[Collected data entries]
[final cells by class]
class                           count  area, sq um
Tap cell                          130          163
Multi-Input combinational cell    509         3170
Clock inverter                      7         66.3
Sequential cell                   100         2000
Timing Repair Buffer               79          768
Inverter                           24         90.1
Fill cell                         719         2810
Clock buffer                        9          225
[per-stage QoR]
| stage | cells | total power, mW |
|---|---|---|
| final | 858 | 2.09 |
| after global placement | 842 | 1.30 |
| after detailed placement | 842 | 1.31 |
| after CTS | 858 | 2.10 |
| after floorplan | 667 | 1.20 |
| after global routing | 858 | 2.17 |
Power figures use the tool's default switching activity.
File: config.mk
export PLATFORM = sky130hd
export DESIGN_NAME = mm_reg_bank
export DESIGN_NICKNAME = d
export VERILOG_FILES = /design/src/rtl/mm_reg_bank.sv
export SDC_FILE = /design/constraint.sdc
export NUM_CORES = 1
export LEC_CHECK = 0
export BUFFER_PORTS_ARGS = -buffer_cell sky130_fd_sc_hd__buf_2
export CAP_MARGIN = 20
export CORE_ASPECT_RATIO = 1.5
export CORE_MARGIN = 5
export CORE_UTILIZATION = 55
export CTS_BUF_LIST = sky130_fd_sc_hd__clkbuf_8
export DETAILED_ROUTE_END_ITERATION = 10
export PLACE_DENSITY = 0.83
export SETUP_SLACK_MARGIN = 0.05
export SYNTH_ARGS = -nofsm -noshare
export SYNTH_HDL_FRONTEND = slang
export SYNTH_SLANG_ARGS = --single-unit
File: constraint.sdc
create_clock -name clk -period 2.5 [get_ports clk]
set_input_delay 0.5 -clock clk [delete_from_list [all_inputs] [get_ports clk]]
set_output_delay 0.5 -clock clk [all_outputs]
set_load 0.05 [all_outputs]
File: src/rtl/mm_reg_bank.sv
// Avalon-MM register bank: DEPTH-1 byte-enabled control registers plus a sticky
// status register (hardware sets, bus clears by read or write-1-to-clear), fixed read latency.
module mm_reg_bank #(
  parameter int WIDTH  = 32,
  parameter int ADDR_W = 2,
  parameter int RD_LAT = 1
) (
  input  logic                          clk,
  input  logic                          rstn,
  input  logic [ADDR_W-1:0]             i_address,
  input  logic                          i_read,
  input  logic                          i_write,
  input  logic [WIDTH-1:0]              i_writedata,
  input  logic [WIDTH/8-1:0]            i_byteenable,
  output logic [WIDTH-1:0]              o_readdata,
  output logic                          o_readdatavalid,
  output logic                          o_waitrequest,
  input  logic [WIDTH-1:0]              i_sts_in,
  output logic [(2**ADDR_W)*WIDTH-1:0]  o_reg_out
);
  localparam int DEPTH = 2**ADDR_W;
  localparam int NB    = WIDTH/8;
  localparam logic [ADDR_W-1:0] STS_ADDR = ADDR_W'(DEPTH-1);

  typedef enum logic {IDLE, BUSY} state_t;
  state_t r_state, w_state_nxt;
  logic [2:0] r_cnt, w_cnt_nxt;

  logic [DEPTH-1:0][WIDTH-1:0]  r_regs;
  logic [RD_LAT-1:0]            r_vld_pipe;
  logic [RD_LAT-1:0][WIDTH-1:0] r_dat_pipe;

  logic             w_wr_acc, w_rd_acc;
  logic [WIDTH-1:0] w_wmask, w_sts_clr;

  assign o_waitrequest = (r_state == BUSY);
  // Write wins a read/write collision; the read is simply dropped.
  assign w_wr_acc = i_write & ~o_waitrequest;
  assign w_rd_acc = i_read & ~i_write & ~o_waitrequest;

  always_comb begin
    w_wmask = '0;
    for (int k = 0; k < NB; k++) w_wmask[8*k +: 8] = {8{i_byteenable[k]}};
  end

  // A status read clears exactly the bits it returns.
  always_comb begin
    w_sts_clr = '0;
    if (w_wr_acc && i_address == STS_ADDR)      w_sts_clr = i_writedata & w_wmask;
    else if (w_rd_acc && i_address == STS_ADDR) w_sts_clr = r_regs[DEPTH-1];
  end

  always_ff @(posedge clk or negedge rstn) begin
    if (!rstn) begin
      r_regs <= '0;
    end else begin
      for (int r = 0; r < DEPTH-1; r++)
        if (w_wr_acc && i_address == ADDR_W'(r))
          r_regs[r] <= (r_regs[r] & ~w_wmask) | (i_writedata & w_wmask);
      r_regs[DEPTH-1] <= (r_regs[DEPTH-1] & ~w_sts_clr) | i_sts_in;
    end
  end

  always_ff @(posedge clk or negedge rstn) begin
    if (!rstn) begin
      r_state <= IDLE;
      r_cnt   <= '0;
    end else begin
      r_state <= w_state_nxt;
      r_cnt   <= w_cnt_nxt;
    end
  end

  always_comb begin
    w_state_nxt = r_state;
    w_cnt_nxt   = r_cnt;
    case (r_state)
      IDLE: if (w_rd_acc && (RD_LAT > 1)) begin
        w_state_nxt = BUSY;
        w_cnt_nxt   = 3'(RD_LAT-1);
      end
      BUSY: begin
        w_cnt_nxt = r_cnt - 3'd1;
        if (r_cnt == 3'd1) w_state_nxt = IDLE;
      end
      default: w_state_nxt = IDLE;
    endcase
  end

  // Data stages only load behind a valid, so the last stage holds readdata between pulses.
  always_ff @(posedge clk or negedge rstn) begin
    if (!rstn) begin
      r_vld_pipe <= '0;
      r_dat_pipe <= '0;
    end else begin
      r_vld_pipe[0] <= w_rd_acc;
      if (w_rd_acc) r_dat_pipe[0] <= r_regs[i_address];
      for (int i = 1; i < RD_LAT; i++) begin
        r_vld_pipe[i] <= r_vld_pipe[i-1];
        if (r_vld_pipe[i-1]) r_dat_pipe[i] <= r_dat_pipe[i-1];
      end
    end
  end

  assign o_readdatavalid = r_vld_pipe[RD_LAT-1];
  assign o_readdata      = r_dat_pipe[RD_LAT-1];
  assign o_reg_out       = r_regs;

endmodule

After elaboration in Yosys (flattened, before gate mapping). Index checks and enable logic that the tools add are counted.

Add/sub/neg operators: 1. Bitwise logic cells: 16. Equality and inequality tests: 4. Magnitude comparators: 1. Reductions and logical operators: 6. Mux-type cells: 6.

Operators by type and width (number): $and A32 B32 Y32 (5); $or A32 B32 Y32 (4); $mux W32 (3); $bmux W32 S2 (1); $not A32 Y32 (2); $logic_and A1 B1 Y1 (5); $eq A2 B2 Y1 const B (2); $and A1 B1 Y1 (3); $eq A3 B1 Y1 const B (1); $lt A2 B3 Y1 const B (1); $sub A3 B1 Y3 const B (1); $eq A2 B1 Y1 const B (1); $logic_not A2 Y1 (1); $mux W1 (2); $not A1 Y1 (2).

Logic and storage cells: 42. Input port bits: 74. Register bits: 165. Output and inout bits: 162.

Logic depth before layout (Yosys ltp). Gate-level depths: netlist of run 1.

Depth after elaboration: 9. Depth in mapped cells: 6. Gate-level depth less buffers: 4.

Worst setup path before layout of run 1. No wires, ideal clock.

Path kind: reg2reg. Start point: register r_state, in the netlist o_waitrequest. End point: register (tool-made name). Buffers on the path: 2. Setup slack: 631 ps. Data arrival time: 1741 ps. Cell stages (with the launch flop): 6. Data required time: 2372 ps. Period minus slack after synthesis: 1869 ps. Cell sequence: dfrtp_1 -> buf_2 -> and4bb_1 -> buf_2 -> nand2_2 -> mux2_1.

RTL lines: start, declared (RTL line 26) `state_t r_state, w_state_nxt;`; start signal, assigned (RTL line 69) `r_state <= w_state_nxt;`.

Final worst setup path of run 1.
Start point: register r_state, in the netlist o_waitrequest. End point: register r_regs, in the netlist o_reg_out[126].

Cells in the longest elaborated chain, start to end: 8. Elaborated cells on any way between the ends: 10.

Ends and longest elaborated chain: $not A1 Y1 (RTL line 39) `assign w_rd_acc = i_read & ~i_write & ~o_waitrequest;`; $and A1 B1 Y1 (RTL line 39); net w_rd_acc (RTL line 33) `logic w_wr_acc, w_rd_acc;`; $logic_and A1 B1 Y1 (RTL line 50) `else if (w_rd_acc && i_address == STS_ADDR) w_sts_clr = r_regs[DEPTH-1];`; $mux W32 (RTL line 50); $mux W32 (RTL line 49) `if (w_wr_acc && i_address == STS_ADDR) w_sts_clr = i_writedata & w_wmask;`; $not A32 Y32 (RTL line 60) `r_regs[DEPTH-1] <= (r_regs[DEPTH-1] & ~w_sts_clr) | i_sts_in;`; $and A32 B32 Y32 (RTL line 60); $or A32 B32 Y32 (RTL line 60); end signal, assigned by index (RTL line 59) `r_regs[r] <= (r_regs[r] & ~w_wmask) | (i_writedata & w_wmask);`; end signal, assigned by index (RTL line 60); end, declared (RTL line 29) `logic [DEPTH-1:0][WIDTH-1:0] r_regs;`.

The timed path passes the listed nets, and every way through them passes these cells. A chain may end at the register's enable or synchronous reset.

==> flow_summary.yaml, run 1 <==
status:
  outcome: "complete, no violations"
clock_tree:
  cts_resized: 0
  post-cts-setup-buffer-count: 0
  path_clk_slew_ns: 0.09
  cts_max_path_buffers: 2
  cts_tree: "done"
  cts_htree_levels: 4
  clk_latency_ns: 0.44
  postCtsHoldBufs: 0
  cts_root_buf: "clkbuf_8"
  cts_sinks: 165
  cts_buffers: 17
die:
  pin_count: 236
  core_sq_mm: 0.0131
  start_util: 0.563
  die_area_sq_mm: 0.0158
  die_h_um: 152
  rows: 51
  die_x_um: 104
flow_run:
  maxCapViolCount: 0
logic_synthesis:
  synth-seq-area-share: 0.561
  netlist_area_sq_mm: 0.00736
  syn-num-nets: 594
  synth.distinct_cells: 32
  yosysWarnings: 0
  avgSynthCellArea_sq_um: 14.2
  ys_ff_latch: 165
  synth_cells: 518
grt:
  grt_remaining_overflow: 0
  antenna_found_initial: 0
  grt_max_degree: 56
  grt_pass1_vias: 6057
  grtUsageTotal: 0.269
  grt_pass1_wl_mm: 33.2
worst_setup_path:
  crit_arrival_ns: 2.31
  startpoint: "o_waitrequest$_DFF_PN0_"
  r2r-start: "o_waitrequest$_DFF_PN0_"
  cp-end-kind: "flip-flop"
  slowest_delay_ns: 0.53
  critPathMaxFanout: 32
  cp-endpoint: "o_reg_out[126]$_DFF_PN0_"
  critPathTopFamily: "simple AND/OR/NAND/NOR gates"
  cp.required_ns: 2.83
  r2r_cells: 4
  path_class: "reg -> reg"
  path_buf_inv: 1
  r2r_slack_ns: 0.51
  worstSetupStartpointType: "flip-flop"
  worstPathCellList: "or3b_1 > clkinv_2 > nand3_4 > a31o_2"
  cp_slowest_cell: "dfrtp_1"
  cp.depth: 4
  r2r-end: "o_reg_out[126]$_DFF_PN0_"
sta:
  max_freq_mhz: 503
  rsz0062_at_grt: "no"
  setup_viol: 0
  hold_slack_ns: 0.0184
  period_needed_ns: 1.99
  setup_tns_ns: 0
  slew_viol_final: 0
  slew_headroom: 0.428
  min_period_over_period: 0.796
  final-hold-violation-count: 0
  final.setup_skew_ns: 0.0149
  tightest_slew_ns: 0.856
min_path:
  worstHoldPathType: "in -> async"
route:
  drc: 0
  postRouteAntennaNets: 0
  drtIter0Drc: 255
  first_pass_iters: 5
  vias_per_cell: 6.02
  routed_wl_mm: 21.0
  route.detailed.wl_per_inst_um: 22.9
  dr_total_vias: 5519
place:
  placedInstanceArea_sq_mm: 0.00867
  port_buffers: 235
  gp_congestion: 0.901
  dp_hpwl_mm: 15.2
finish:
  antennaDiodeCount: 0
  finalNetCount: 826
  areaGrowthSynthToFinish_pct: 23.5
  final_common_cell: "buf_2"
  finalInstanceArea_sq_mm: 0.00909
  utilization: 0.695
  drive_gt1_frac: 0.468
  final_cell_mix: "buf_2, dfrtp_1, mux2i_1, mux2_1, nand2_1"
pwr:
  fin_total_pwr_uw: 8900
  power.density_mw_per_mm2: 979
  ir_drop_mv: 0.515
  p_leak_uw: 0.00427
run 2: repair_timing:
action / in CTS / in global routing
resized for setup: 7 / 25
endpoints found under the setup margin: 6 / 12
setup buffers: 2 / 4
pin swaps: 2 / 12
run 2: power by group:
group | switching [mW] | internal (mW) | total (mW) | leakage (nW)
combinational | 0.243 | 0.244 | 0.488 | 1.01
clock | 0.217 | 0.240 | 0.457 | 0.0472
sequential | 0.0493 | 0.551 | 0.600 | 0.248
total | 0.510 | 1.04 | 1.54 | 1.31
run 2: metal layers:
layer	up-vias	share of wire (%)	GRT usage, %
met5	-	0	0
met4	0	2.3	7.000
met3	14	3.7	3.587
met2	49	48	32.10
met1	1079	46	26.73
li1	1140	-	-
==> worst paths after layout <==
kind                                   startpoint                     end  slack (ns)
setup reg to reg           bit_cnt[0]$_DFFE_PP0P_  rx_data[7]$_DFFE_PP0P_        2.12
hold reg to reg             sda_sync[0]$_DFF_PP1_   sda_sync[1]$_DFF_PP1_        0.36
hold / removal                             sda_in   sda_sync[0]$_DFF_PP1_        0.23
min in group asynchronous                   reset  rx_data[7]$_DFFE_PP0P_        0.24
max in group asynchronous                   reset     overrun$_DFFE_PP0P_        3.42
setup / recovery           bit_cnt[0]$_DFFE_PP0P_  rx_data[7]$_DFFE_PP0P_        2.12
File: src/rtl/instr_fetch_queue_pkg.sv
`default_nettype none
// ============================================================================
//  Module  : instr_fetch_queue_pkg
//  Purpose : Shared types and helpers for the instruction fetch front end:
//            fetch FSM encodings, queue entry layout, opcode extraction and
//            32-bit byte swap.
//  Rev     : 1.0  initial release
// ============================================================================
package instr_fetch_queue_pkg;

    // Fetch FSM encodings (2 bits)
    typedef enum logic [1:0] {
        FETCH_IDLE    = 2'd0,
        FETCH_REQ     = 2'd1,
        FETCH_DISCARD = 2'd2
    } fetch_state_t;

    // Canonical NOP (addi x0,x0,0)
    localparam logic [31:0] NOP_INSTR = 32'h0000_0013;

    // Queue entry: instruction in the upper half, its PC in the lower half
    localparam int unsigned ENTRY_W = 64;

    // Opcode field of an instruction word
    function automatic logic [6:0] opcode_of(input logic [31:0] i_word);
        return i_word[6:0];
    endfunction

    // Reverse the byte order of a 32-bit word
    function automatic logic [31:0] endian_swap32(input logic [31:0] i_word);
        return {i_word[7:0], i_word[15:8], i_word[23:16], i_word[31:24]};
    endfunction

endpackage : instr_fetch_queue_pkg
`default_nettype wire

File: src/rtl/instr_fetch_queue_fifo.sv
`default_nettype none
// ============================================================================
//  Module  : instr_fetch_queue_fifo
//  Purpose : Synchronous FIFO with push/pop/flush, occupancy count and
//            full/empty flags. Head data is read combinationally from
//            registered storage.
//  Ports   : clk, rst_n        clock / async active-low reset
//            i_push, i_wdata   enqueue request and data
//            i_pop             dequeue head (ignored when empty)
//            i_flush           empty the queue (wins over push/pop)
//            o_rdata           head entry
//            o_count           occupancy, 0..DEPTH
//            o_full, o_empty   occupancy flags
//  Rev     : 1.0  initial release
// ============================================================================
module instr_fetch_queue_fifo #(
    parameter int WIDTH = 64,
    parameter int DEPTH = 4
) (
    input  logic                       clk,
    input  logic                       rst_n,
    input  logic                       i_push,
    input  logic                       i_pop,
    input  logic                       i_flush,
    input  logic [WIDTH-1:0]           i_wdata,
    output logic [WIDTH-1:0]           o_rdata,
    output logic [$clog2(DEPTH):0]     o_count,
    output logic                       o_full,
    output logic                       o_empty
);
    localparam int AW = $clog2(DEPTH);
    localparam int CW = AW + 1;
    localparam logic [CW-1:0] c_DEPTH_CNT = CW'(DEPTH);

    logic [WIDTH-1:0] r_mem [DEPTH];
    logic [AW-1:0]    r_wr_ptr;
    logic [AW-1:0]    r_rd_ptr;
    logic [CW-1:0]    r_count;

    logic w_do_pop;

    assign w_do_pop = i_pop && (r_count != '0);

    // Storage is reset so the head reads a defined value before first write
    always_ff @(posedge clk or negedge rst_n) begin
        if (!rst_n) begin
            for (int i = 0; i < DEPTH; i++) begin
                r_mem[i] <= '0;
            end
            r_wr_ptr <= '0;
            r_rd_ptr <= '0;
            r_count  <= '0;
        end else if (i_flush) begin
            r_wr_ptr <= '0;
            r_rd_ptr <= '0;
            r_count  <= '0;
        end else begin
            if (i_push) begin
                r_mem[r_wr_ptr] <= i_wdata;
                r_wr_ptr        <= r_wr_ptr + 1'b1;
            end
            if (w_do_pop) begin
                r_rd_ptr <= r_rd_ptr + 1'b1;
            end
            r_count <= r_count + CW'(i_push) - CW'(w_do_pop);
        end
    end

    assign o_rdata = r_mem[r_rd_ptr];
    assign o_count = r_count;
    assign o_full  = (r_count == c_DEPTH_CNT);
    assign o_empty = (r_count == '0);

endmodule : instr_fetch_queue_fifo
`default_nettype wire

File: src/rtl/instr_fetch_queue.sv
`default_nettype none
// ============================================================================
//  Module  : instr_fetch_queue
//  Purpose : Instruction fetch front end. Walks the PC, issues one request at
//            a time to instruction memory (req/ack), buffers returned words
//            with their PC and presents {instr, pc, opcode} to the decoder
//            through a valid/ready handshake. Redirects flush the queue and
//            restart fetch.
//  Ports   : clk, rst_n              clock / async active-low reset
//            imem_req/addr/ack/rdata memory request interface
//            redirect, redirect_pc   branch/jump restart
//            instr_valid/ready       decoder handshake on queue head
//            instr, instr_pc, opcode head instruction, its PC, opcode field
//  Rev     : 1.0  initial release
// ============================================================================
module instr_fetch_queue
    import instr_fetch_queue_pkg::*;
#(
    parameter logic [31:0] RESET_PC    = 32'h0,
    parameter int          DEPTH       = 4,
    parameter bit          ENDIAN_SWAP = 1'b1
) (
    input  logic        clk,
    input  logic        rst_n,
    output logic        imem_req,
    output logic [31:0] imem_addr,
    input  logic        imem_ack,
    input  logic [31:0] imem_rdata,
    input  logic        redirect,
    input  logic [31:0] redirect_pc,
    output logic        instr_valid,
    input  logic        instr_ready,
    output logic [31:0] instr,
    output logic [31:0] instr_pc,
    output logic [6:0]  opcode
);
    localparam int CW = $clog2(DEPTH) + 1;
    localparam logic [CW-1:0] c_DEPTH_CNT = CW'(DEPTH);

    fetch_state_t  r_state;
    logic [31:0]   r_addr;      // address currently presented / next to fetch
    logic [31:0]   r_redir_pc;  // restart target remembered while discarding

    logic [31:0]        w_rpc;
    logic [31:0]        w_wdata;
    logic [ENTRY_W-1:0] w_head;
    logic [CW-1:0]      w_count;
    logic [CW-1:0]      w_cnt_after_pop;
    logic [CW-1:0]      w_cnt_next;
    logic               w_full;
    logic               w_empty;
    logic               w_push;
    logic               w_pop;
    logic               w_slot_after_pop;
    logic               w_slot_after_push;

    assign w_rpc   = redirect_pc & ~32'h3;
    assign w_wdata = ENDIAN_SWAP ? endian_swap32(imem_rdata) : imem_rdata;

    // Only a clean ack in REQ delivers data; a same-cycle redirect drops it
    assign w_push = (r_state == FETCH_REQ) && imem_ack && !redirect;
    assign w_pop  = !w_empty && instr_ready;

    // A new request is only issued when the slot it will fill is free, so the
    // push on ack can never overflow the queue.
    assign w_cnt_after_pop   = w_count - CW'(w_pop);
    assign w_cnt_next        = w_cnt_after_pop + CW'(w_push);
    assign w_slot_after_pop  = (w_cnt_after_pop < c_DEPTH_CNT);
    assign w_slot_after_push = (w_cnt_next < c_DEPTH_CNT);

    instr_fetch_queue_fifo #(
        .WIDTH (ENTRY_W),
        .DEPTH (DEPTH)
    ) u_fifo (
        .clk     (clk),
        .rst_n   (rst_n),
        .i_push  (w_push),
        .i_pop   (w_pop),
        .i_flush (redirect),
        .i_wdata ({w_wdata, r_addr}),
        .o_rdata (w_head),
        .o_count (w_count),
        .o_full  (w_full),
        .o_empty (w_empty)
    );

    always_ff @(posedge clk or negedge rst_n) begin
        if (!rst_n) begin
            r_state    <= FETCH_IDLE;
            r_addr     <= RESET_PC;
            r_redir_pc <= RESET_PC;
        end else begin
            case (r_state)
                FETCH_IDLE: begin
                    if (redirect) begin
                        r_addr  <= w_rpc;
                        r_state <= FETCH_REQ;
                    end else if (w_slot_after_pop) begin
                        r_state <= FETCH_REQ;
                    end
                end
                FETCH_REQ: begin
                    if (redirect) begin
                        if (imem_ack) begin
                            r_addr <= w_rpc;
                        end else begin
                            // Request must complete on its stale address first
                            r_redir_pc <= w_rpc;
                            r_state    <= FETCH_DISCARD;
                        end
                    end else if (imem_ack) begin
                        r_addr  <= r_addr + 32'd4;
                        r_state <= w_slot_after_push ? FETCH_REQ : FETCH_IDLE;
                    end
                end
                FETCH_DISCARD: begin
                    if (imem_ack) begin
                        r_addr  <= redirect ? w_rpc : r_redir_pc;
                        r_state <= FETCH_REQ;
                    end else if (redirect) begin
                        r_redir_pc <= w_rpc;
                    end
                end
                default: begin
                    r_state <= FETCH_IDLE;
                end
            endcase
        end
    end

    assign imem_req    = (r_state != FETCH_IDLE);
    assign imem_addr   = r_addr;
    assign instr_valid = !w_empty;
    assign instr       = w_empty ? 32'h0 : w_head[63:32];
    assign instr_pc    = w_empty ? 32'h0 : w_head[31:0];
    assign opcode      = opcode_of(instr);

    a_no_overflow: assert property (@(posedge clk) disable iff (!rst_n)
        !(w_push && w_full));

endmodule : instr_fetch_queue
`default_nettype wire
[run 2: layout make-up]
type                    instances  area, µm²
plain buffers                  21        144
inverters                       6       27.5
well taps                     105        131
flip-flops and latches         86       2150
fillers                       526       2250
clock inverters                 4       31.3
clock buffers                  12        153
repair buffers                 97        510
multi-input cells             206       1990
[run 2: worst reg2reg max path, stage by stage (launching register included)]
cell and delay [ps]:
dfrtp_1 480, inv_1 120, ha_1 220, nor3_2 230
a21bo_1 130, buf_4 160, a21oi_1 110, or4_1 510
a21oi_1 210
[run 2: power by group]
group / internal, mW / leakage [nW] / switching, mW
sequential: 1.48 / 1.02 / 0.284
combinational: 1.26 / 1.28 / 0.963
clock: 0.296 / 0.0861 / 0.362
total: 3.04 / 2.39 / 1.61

> Exercise: Exact reproduction is required. Give the lines of the data from its first line through the line containing "858 | 2.10 |", and no others.

> Response to this exercise:
[final cells by class]
class                           count  area, sq um
Tap cell                          130          163
Multi-Input combinational cell    509         3170
Clock inverter                      7         66.3
Sequential cell                   100         2000
Timing Repair Buffer               79          768
Inverter                           24         90.1
Fill cell                         719         2810
Clock buffer                        9          225
[per-stage QoR]
| stage | cells | total power, mW |
|---|---|---|
| final | 858 | 2.09 |
| after global placement | 842 | 1.30 |
| after detailed placement | 842 | 1.31 |
| after CTS | 858 | 2.10 |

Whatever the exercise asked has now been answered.